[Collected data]
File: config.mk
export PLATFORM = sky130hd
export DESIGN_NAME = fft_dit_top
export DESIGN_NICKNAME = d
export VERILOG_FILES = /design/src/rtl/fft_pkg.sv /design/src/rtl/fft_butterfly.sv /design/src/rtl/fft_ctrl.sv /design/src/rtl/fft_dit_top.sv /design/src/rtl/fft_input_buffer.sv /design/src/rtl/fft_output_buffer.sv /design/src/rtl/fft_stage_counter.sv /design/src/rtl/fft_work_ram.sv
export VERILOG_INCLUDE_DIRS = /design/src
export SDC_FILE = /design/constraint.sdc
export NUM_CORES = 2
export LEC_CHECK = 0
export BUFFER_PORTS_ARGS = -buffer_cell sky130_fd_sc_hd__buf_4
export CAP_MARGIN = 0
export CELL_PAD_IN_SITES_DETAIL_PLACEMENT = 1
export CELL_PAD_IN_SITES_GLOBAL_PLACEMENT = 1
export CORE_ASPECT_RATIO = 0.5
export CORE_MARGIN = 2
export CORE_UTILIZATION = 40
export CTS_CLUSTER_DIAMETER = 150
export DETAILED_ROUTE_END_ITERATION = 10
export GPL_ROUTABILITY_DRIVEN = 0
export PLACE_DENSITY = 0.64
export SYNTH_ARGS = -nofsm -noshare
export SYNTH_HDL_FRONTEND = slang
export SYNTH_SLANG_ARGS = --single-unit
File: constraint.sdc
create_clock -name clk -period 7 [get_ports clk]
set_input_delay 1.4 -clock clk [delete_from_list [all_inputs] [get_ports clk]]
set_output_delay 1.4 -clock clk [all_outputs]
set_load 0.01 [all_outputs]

• PROMPT:
Repeat the data in full, exactly as supplied.

• OUTPUT OF THE EXERCISE:
File: config.mk
export PLATFORM = sky130hd
export DESIGN_NAME = fft_dit_top
export DESIGN_NICKNAME = d
export VERILOG_FILES = /design/src/rtl/fft_pkg.sv /design/src/rtl/fft_butterfly.sv /design/src/rtl/fft_ctrl.sv /design/src/rtl/fft_dit_top.sv /design/src/rtl/fft_input_buffer.sv /design/src/rtl/fft_output_buffer.sv /design/src/rtl/fft_stage_counter.sv /design/src/rtl/fft_work_ram.sv
export VERILOG_INCLUDE_DIRS = /design/src
export SDC_FILE = /design/constraint.sdc
export NUM_CORES = 2
export LEC_CHECK = 0
export BUFFER_PORTS_ARGS = -buffer_cell sky130_fd_sc_hd__buf_4
export CAP_MARGIN = 0
export CELL_PAD_IN_SITES_DETAIL_PLACEMENT = 1
export CELL_PAD_IN_SITES_GLOBAL_PLACEMENT = 1
export CORE_ASPECT_RATIO = 0.5
export CORE_MARGIN = 2
export CORE_UTILIZATION = 40
export CTS_CLUSTER_DIAMETER = 150
export DETAILED_ROUTE_END_ITERATION = 10
export GPL_ROUTABILITY_DRIVEN = 0
export PLACE_DENSITY = 0.64
export SYNTH_ARGS = -nofsm -noshare
export SYNTH_HDL_FRONTEND = slang
export SYNTH_SLANG_ARGS = --single-unit
File: constraint.sdc
create_clock -name clk -period 7 [get_ports clk]
set_input_delay 1.4 -clock clk [delete_from_list [all_inputs] [get_ports clk]]
set_output_delay 1.4 -clock clk [all_outputs]
set_load 0.01 [all_outputs]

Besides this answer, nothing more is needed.